Arab Gulf States, however, may sooner or later be forced to shift their positions, as long as Sunni Syrians and Kurds come to some sort of agreement. Iran's rapid expansionism and the increasing and seemingly inevitable possibility of land corridor from Syria to Lebanon presents a much greater and immediate problem that Kurdish limited ambitions for autonomous federalism in Syria. Kurds do not threaten the existence of the monarchies, whereas Iran backed Shi'a minorities inside the predominantly Sunni Gulf States do. Kurds are not looking to destabilize other states, whereas Iran has exactly that goal in mind. Kurds are still stateless and therefore by definition weaker than Iran, now pumped with unfrozen money delivered in cash by the Obama administration, and through all the investment deals by large Western countries. Kurds have significant internal differences,  and through disunity failed to achieve the same level of cohesion and prosperity as they could have otherwise (and still may as a state), and certainly somewhat more fragile than the Islamic Republic even at its most divided. So Kurds are not an immediate threat, and furthermore, increasingly, just like Israel, Kurds are a potential ally, though admitting that may take the Gulf monarchies even longer than finally putting their decades-old enmity with the State of Israel on ice.  Kurds are opposed to Iran and likewise proved to be a cogent and effective force against ISIS. Moreover, while the Arab states, with shocking levels of social inequality, are increasingly falling behind economically, Kurds are investing not just in oil but in education, and are likely to lead in the regional development with help from Israel, and eventually, other Western investors.  They are a viable regional trading partner... or competitor, depending on how these monarchies choose to play it. So far, they have been quiet comparatively to Iran, Iraq, and Turkey.
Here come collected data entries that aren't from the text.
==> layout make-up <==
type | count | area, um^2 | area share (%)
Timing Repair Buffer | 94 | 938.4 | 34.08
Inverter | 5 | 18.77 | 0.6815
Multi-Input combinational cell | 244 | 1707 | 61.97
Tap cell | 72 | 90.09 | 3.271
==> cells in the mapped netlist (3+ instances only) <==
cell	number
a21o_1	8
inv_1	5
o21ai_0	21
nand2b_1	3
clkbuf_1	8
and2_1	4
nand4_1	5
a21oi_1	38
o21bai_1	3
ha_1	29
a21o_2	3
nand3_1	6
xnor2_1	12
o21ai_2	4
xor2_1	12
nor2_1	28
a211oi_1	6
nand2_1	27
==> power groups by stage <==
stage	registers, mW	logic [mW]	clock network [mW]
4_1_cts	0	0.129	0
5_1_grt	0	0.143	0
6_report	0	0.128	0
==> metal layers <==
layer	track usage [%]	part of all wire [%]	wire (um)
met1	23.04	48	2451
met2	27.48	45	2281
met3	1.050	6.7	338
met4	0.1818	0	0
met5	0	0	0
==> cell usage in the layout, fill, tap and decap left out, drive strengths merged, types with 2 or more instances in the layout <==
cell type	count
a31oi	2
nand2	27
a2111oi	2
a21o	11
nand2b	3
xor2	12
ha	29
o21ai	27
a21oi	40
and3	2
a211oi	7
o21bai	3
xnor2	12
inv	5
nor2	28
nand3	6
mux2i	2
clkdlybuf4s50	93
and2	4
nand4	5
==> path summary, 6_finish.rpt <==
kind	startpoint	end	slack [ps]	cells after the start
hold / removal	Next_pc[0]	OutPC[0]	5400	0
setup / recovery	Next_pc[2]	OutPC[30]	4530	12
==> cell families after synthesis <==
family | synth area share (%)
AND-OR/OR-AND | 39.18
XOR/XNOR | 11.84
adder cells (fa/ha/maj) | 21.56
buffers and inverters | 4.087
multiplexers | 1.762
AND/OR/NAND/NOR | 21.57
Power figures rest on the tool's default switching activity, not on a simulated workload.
$ cat /design/flow/run.sh
#!/bin/bash
# OpenROAD 26Q1-2900-gdf79404cd8, Yosys 0.63+post, stock flow scripts
make -C /OpenROAD-flow-scripts/flow DESIGN_CONFIG=/design/flow/config.mk WORK_HOME=/design/flow/orfs finish
$ cat /design/flow/config.mk
export PLATFORM = sky130hd
export DESIGN_NAME = RegFile
export DESIGN_NICKNAME = RegFile
export VERILOG_FILES = /design/flow/design.v
export SDC_FILE = /design/flow/constraint.sdc
export NUM_CORES = 4
export LEC_CHECK = 1
export CORE_UTILIZATION = 40
$ cat /design/flow/constraint.sdc
current_design RegFile

set clk_period 7.7
set clk_io_pct 0.2

create_clock -name clk0 -period $clk_period [get_ports {clk}]

set non_clock_inputs [all_inputs -no_clocks]
set_input_delay [expr $clk_period * $clk_io_pct] -clock clk0 $non_clock_inputs
set_output_delay [expr $clk_period * $clk_io_pct] -clock clk0 [all_outputs]
$ cat /design/flow/design.v
module RegFile(input clk, RegWrite, RetAdd, input [4:0] ReadReg1, ReadReg2, WriteReg , input [31:0] WriteData , Next_pc, output reg [31:0] ReadData1, ReadData2 );
    reg [31:0] r_mem [0:31];
    always @(*) begin
        ReadData1 = r_mem [ReadReg1];
        ReadData2 = r_mem [ReadReg2];
    end
    always @(negedge clk) begin
        if (RegWrite) begin
            if (RetAdd)  r_mem[31] = Next_pc;
            else  begin
                if (WriteReg != 0) r_mem[WriteReg] = WriteData;  
            end        
        end
    end
endmodule
==> impl_metrics.py <==
# Flow results
metrics = {
    "run_status": {
        "run_status": "complete, but fails checks",
        "failed_checks": "negative setup slack",
    },
    "timing": {
        "max_slew.worst_pin.slew_ns": 0.974,
        "slew_headroom_pct": 35.1,
        "finalWorstSetupSlack_ns": -0.0979,
        "slew_violations": 0,
        "grt_setup_unrepaired": "true",
        "setup-violations-final": 3,
        "report.final.hold_viol_count": 0,
        "hold_ws_ns": 3.92,
    },
    "route": {
        "wl_met3_um": 23800,
        "drt-pass1-iter-count": 5,
        "drc_violation_count_after_routing": 0,
        "vias": 34972,
        "wl_met1_um": 58800,
        "drt-initial-drc-count": 2284,
        "via_to_cell_ratio": 5.47,
        "route.top_layer_used": "met5",
        "routed-wl-met2_um": 72500,
        "routedWlPerCell_um": 25.0,
        "route.final.wire_length_um": 160000,
        "remaining_number_of_nets_flagged_by_the_antenna_check_after_routing": 0,
    },
    "clock_network": {
        "clock_tree.htree_level_count": 3,
        "tritoncts_clock_tree": "yes",
        "clockRootBuffer": "clkbuf_16",
        "clock_sinks": 1024,
        "clk_path_buf_depth": 3,
        "cts_made_buffers": 109,
        "post_cts_hold_buffer_count": 0,
        "path_clk_slew_ns": 0.04,
    },
    "die": {
        "core.rowCount": 128,
        "floorplan.io_pins": 146,
        "die_y_um": 353,
        "floorplan.core_util_pct": 40.4,
        "fp.dieW_um": 353,
        "chipArea_mm2": 0.124,
        "fp.coreArea_mm2": 0.122,
    },
    "worst_setup_path": {
        "critical-path-slowest-cell": "edfxtp_1",
        "crit_family": "AND-OR/OR-AND gates",
        "cp.buffers_inverters": 2,
        "cp-start-kind": "flop",
        "worstPathCellList": "buf_6, mux2i_4, a22o_1, nor3_1, a31oi_1, nand3_2, buf_2",
        "critPathCaptureType": "output port",
        "timing.critical_path.depth": 7,
        "crit_path_max_incr_delay_ns": 0.45,
        "critical_path_arrival_ns": 6.26,
        "worst_path_required_ns": 6.16,
        "critical_setup_path_class": "flop to output port",
        "worst_setup_path_startpoint": "r_mem[3][9]$_DFFE_NP_",
        "worstPathMaxFanout": 2,
    },
    "global_routing": {
        "first_pass_grt_wire_length_um": 230000,
        "track_usage_pct": 27.4,
        "grt_overflow_total": 0,
        "grt_max_degree": 81,
        "grt_pass1_vias": 37940,
        "antenna_found_initial": 13,
    },
    "logic_synthesis": {
        "synthesis.instances": 3434,
        "yosys-top-cells-area": "edfxtp_1 (62%), mux2i_1 (21%), a22oi_1 (2.9%), a22o_1 (2.3%), nand3_1 (2.0%)",
        "cells_yosys": 3434,
        "post_synth_num_cell_types": 28,
        "synth-area-yosys_mm2": 0.0492,
        "syn_area_mm2": 0.0492,
        "yosysTopAreaCellShare_pct": 62.5,
        "syn-mean-instance-area_um2": 14.3,
        "synth_seq_share_pct": 62.5,
        "cell_taking_the_most_area_after_synthesis": "edfxtp_1",
        "flops_latches_synth": 1024,
        "yosysWarnings": 1,
    },
    "pwr": {
        "power.density_mw_per_mm2": 243,
        "power.static_leakage_nw": 27.3,
        "vdd_ir_drop_max_mv": 0.217,
    },
    "finish": {
        "area_growth_pct": 26.8,
        "layout_cells_sized_above_1_pct": 10.6,
        "flop_area_mm2": 0.0307,
        "largest_reg_flops": 1024,
        "postLayoutCoreUtil_pct": 51.2,
        "area.combinational_mm2": 0.0178,
        "filler_cell_count": 9880,
    },
    "placement": {
        "hpwlAfterDp_um": 91400,
        "port-buffer-count": 145,
        "globalplace.congestion": 0.878,
    },
    "run": {
        "log.warning_count": 1030,
        "drv_cap": 0,
    },
    "hold_path": {
        "hold_path_startpoint": "ReadReg2[1]",
        "hold_path_depth": 6,
        "worstHoldPathType": "primary input to output port",
    },
}
## metal layers
metal	vias up	GRT usage [%]
li1	16042	-
met1	16747	34.1
met2	1904	38.2
met3	267	19.2
met4	12	10.3
met5	-	1.55
## repair_timing
item                                    CTS  global route
pin swaps                                56            52
endpoints found under the setup margin   61            41
gates resized                           118            45
buffers inserted                          1             1
## cell usage in the layout, fill, tap and decap left out, types with 5 or more instances in the layout
master           count
bufinv_16           18
dlymetal6s2s_1      18
edfxtp_1          1024
a22oi_1            192
clkdlybuf4s50_1     87
clkdlybuf4s15_1     11
a21oi_1            192
buf_12             111
a22o_1             128
conb_1              32
mux2_1              28
a31oi_1             50
nor3_4               5
inv_4               18
nor3_1              31
inv_1             1052
clkbuf_16          113
nand3_2             30
nor2_4              29
or2_2                6
dlygate4sd2_1       21
a31oi_2             14
nand2_1            198
clkinv_4             5
buf_4               74
diode_2              7
nand3_1            165
clkinvlp_2          18
mux2i_1           1023
nor3_2              32
## through the flow
stage / cells / instance area [µm²] / TNS [ns] / setup WS, ns / power (mW)
after floorplan: 3465 / 49400 / -80.59 / -0.431 / 7.91
final: 6397 / 62400 / -0.122 / -0.0979 / 15.1
after global placement: 5162 / 54300 / -1.86 / -0.0789 / 8.48
after detailed placement: 5162 / 54300 / -1.34 / -0.0630 / 8.49
after global routing: 6395 / 62400 / -0.525 / -0.118 / 16.0
after CTS: 6389 / 62300 / -0.235 / -0.0668 / 15.3
## cell usage after synthesis
cell type     n
a21boi_2      1
clkbuf_4      4
clkbuf_1     78
mux2i_1    1024
a21o_1        1
nor2b_1       3
and2b_1       2
and2_1        2
buf_4        58
nor3_1       68
nand2_1     200
a31oi_1      64
mux2_2        4
nor2_1       31
a22oi_1     192
nand3b_1      3
inv_1         1
buf_6        37
conb_1        1
buf_2        67
or2_2         6
a21oi_1     193
nand3_1     195
nand2b_1      6
buf_1        13
mux2_1       28
edfxtp_1   1024
a22o_1      128
## kinds of logic (layout without fill, tap and decap cells)
logic type	count (synthesis)	count (layout)	share of synthesized area (%)
AND/OR/NAND/NOR	516	516	4.73
multiplexers	1056	1056	21.6
other	1	39	0.00762
buffers and inverters	258	1558	3.18
AND-OR/OR-AND	579	579	8.02
flip-flops	1024	1024	62.5
## worst paths after layout
check,end
max,ReadData2[9]
min,ReadData2[14]
## where the power goes
part / total, mW / switching (mW) / internal, mW
clock network: 7.49 / 3.51 / 3.97
logic: 1.31 / 0.802 / 0.507
registers: 6.34 / 0.0323 / 6.31
## layout make-up
type	instances	share of cell area [%]
flip-flops and latches	1024	49.3
multi-input cells	2183	28.5
clock inverters	1114	7.65
repair buffers	331	6.79
clock buffers	113	4.53
well taps	1625	3.26
diodes	7	0.0281
Power figures rest on the tool's default switching activity, not on a simulated workload.
`flow/design.v`:
```
module ALU(input [31:0] OP1, OP2, input [3:0] ALUCtrlLines, input [31:0] Instruction ,output reg [31:0] ALUResult ,output Zero );
    wire [4:0] ShiftAmt;
    assign ShiftAmt = Instruction [10:6];
    assign Zero     = (ALUResult == 0)? 1 : 0 ; 
    always @(*) begin
        case (ALUCtrlLines)
            4'b0000: ALUResult = OP1 + OP2;                                      
            4'b0001: ALUResult = OP1 - OP2;                                      
            4'b0011: ALUResult = OP1 & OP2;                                      
            4'b0100: ALUResult = OP1 | OP2;                                      
            4'b0101: ALUResult = OP1 ^ OP2;                                      
            4'b0110: ALUResult = OP2 << 16;                                      
            4'b0111: ALUResult = OP2 << ShiftAmt ;                               
            4'b1000: ALUResult = OP2 >> ShiftAmt ;                               
            4'b1001: ALUResult = $signed(OP2) >>> ShiftAmt ;                     
            4'b1011: ALUResult = ~(OP1 | OP2)    ;                               
            4'b1100: ALUResult = ($signed(OP1) < $signed(OP2))? 'b1 : 0 ;        
            default: ALUResult = 0               ;                               
        endcase
    end
endmodule
```
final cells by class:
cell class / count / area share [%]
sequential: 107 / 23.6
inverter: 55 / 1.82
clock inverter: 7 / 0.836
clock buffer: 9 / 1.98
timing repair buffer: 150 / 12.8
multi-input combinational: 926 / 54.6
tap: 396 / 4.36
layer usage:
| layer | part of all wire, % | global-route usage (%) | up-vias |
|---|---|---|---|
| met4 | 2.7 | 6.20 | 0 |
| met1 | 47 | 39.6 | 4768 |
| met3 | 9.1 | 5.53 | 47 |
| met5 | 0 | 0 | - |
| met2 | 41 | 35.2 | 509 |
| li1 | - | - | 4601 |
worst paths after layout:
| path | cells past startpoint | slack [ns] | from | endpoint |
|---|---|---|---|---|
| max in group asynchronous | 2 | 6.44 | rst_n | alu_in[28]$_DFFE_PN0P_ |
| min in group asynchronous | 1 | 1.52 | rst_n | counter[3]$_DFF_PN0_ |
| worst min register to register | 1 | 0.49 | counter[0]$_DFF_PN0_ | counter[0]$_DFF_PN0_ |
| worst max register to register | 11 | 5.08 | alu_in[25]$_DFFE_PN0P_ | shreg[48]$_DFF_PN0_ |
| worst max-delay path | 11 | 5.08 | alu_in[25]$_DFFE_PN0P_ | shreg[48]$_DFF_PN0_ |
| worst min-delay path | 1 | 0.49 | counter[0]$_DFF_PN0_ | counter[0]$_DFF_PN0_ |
<file path="flow/design.v">
module LinkC(
	clk,
	rst,
	data_in,
	data_in_valid,
	data_out,
	data_out_valid,
	BP,		 
	BPo, 	 
	M_WE_SBuf,
	M_SData,
	M_SBuf_FULL,
	M_RData,
	M_RE_RBuf,
	M_RData_valid,
	S_WE_SBuf,
	S_SData,
	S_SBuf_FULL,
	S_RData,
	S_RE_RBuf,
	S_RData_valid	
);
input clk;
input rst;
input	[(2<<2)+3+5+48+32-1:0] data_in;
input	data_in_valid;
output	[(2<<2)+3+5+48+32-1:0] data_out;
output	data_out_valid;
reg		[(2<<2)+3+5+48+32-1:0] data_out;
reg		data_out_valid;
output 	BP;
input	BPo;
wire	[(2<<2)+3+5+48+32-1:0] M_SData_out;
wire	M_SData_out_valid;
reg		M_RE_SBuf,next_M_RE_SBuf;
reg		[(2<<2)+3+5+48+32-1:0] M_RData_in, next_M_RData_in;
reg		M_WE_RBuf,next_M_WE_RBuf;
wire	M_RBuf_FULL;
input	M_WE_SBuf;	 
input	[(2<<2)+3+5+48+32-1:0] M_SData;
wire	NM_SBuf_FULL;
output	M_SBuf_FULL;
assign 	M_SBuf_FULL =!NM_SBuf_FULL;
output	[(2<<2)+3+5+48+32-1:0] M_RData;
input	M_RE_RBuf;
output	M_RData_valid;
wire	[(2<<2)+3+5+48+32-1:0] S_SData_out;
wire	S_SData_out_valid;
reg		S_RE_SBuf,next_S_RE_SBuf;
reg		[(2<<2)+3+5+48+32-1:0] S_RData_in, next_S_RData_in;
reg		S_WE_RBuf,next_S_WE_RBuf;
wire	S_RBuf_FULL;
input	S_WE_SBuf;
input	[(2<<2)+3+5+48+32-1:0] S_SData;
wire	NS_SBuf_FULL;
output	S_SBuf_FULL;
assign 	S_SBuf_FULL =!NS_SBuf_FULL;
output	[(2<<2)+3+5+48+32-1:0] S_RData;
input	S_RE_RBuf;
output	S_RData_valid;
reg		[(2<<2)+3+5+48+32-1:0] SData_REG, next_SData_REG;
reg		WE_SBuf, next_WE_SBuf;
wire	N_SBuf_FULL;
wire	[(2<<2)+3+5+48+32-1:0] RData;
wire	RData_valid;
reg		RE_RBuf, next_RE_RBuf;
wire	[(2<<2)+3+5+48+32-1:0] temp_data_out;
wire	temp_data_out_valid;
wire NBP;
assign BP= !NBP;
basic_fifo #((2<<2)+3+5+48+32,2) MNI_s_FIFO_Buf(	 
    .clock(clk),
    .reset(rst),
    .data_in(M_SData),
    .enq(M_WE_SBuf),
    .full(NM_SBuf_FULL),
    .data_out(M_SData_out),
    .valid_out(M_SData_out_valid),
    .deq(M_RE_SBuf)
);
basic_fifo #((2<<2)+3+5+48+32,2) MNI_r_FIFO_Buf( 	 
    .clock(clk),
    .reset(rst),
    .data_in(M_RData_in),
    .enq(M_WE_RBuf),
    .full(M_RBuf_FULL),
    .data_out(M_RData),
    .valid_out(M_RData_valid),
    .deq(M_RE_RBuf)
);
basic_fifo #((2<<2)+3+5+48+32,2) SNI_s_FIFO_Buf(	 
    .clock(clk),
    .reset(rst),
    .data_in(S_SData),
    .enq(S_WE_SBuf),
    .full(NS_SBuf_FULL),
    .data_out(S_SData_out),
    .valid_out(S_SData_out_valid),
    .deq(S_RE_SBuf)
);
basic_fifo #((2<<2)+3+5+48+32,2) SNI_r_FIFO_Buf( 	 
    .clock(clk),
    .reset(rst),
    .data_in(S_RData_in),
    .enq(S_WE_RBuf),
    .full(S_RBuf_FULL),
    .data_out(S_RData),
    .valid_out(S_RData_valid),
    .deq(S_RE_RBuf)
);
basic_fifo #((2<<2)+3+5+48+32,4) s_FIFO_Buf(	 
    .clock(clk),
    .reset(rst),
    .data_in(SData_REG),
    .enq(WE_SBuf),
    .full(N_SBuf_FULL),
    .data_out(temp_data_out),
    .valid_out(temp_data_out_valid),
    .deq(BPo)
);
basic_fifo #((2<<2)+3+5+48+32,4) r_FIFO_Buf( 	 
    .clock(clk),
    .reset(rst),
    .data_in(data_in),
    .enq(data_in_valid),
    .full(NBP),
    .data_out(RData),
    .valid_out(RData_valid),
    .deq(RE_RBuf)
);
always@(temp_data_out or temp_data_out_valid or BPo)
begin
	if(BPo==1'b1)
	begin
		data_out = temp_data_out;
		data_out_valid = temp_data_out_valid;
	end	
end
parameter	[3:0]
	S_CHECK_MNI = 0,
	S_MNI		= 1,
	S_CHECK_SNI	= 2,
	S_SNI		= 3;
reg		[3:0] S_CurState,S_NextState;
initial
begin
	S_CurState = S_CHECK_MNI;
	S_NextState = S_CHECK_MNI;
end
always@(*)
begin
	next_WE_SBuf	<= WE_SBuf;
	next_M_RE_SBuf  <= M_RE_SBuf;
	next_S_RE_SBuf  <= S_RE_SBuf;
	S_NextState     <= S_CurState;
	next_SData_REG 	<= SData_REG;
	case(S_CurState)
	S_CHECK_MNI:	 
	begin
		next_WE_SBuf<= 1'b0;
		next_M_RE_SBuf <= 1'b0;
		next_S_RE_SBuf <= 1'b0;
		if(M_SData_out_valid==1'b1)
		begin
			S_NextState <= S_MNI;
			next_SData_REG <= M_SData_out;
		end
		else
		begin
			S_NextState <= S_CHECK_SNI;
		end
	end
	S_MNI:		 
	begin
		if(N_SBuf_FULL == 1'b0)	 
		begin
			next_WE_SBuf<= 1'b1;
			S_NextState	<=S_CHECK_SNI;
			next_M_RE_SBuf <= 1'b1;
		end
	end
	S_CHECK_SNI: 	 
	begin
		next_WE_SBuf<= 1'b0;
		next_M_RE_SBuf <= 1'b0;
		next_S_RE_SBuf <= 1'b0;
		if(S_SData_out_valid==1'b1)
		begin
			S_NextState <= S_SNI;
			next_SData_REG <= S_SData_out;
		end
		else
		begin
			S_NextState <= S_CHECK_MNI;
		end		
	end
	S_SNI:		 
	begin	
		if(N_SBuf_FULL == 1'b0)	 
		begin
			next_WE_SBuf<= 1'b1;
			S_NextState	<=S_CHECK_MNI;
			next_S_RE_SBuf <= 1'b1;
		end
	end	
	endcase
end	
always@(posedge clk)
begin
	WE_SBuf		<= next_WE_SBuf;
	M_RE_SBuf  	<= next_M_RE_SBuf;
	S_RE_SBuf  	<= next_S_RE_SBuf;
	S_CurState  <= S_NextState;
	SData_REG 	<= next_SData_REG;	
end
parameter	[3:0]
	R_IDLE 	= 0,
	R_MNI	= 1,
	R_SNI	= 2;
reg		[3:0] R_CurState,R_NextState;
initial
begin
	R_CurState = R_IDLE;
	R_NextState = R_IDLE;
end
always@(*)
begin
	next_RE_RBuf	<= RE_RBuf;
	next_M_RData_in <= M_RData_in;
	next_M_WE_RBuf  <= M_WE_RBuf;
	next_S_RData_in <= S_RData_in;
	next_S_WE_RBuf  <= S_WE_RBuf;
	R_NextState		<= R_CurState;
	case(R_CurState)
	R_IDLE:
	begin
		next_M_WE_RBuf <= 1'b0;
		next_S_WE_RBuf <= 1'b0;
		if(RData_valid == 1'b1)
		begin
			if(RData[(2<<2)+3-1:(2<<2)] == 3'b010 || 
				RData[(2<<2)+3-1:(2<<2)] == 3'b101)
			begin
				R_NextState <= R_MNI;
				next_M_RData_in <= RData;
			end
			else if(RData[(2<<2)+3-1:(2<<2)] == 3'b001 || 
					RData[(2<<2)+3-1:(2<<2)] == 3'b011)
			begin
				R_NextState <= R_SNI;
				next_S_RData_in <= RData;
			end
			next_RE_RBuf <= 1'b1;
		end
	end
	R_MNI:
	begin
		next_RE_RBuf <= 1'b0;
		if(M_RBuf_FULL==1'b0)
		begin
			next_M_WE_RBuf	<=1'b1;
			R_NextState 	<= R_IDLE;
		end
	end
	R_SNI:
	begin
		next_RE_RBuf <= 1'b0;
		if(S_RBuf_FULL==1'b0)
		begin
			next_S_WE_RBuf	<=1'b1;
			R_NextState 	<= R_IDLE;
		end
	end		
	endcase
end
always@(posedge clk)
begin
	RE_RBuf		<= next_RE_RBuf;
	M_RData_in 	<= next_M_RData_in;
	M_WE_RBuf  	<= next_M_WE_RBuf;
	S_RData_in 	<= next_S_RData_in;
	S_WE_RBuf  	<= next_S_WE_RBuf;
	R_CurState	<= R_NextState;
end
endmodule
module basic_fifo(
    clock,
    reset,
    data_in,
    enq,
    full,
    data_out,
    valid_out,
    deq
);
parameter fifo_width = 32;
parameter num_bit_depth = 4;  
input clock, reset;
input [fifo_width-1:0] data_in;
input enq;
output full;
reg full;
output [fifo_width-1:0] data_out;
reg [fifo_width-1:0] data_out;
output valid_out;
reg valid_out;
input deq;
reg [fifo_width-1:0] fifo_data [0:(1<<num_bit_depth)-1];
reg [num_bit_depth:0] fifo_head, fifo_tail;
reg [num_bit_depth:0] next_tail;
wire next_full = fifo_head[num_bit_depth-1:0] == next_tail[num_bit_depth-1:0] &&
    fifo_head[num_bit_depth] != next_tail[num_bit_depth];
wire is_full = fifo_head[num_bit_depth-1:0] == fifo_tail[num_bit_depth-1:0] &&
    fifo_head[num_bit_depth] != fifo_tail[num_bit_depth];
initial 
begin
	fifo_tail = 0;
	next_tail = 1;
end	
always @(posedge clock) begin
    if (reset) begin
        fifo_tail <= 0;
        next_tail <= 1;
        full <= 0;
    end else begin
        if (!full && enq) begin
            fifo_data[fifo_tail[num_bit_depth-1:0]] <= data_in;
            next_tail <= next_tail + 1;
            fifo_tail <= next_tail;
            full <= next_full;
        end else begin
            full <= is_full;
        end
    end
end
wire is_empty = fifo_head == fifo_tail;
always @(posedge clock) begin
    if (reset) begin
        valid_out <= 0;
        data_out <= 0;
        fifo_head <= 0;
    end else begin
        if (!valid_out || deq) begin
            data_out <= fifo_data[fifo_head[num_bit_depth-1:0]];
        end
        if (!is_empty) begin
            if (!valid_out || deq) begin
                fifo_head <= fifo_head + 1;
            end
            valid_out <= 1;
        end else begin
            if (deq) valid_out <= 0;
        end
    end
end
endmodule
</file>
However, right now they have an opportunity to make an important choice about their own future. Do they embrace progress, putting aside age-old tribal feuds, and invest into building up a relationship with a strong ally, who can help, at least temporarily, to fight back the increasingly aggressive and ever-nearing mutual enemy? Will they embrace modernity and progress, recognize Kurdistan's potential, and work together on joint ventures, on growing past oil, on modernizing and taking the region in a different direction? Or will they fall prey to internal divisions, corruption, clerical intransigence,  and petty rivalries, and fall behind the vanguard that is Kurdistan, perhaps forever? That remains to be seen, however, the positive influence of more liberal Arab states such as Morocco and Tunisia, and the seeming commitment to modernization that such younger regional leaders as KSA's Crown Prince Mohammed bin Salman are promising in word as well as some action, are some of the signs that point to the fact that these Gulf States are at least considering a wiser, and more thoughtful approach to geopolitical strategy than the pessimists would have us believe. I hope they choose to embrace promise and vision instead of the past delusions and ghosts of outdated colonialism. These partnerships and their potential are worth the trouble.

As for Kurds? They are committed to fighting for their future, and just as Israel once with a little help from a few good friends, managed to break through all the obstacles and to come out stronger, smarter, and better in every way,  so will this nation that has been waiting its turn for far too long. And everyone else, sooner or later, will have no choice but to get used to it. The only question is, will they reap the rewards of early loyalty and friendship, or will they close the ranks of the belated  sour grapes consumers, grumbling over remaining scraps.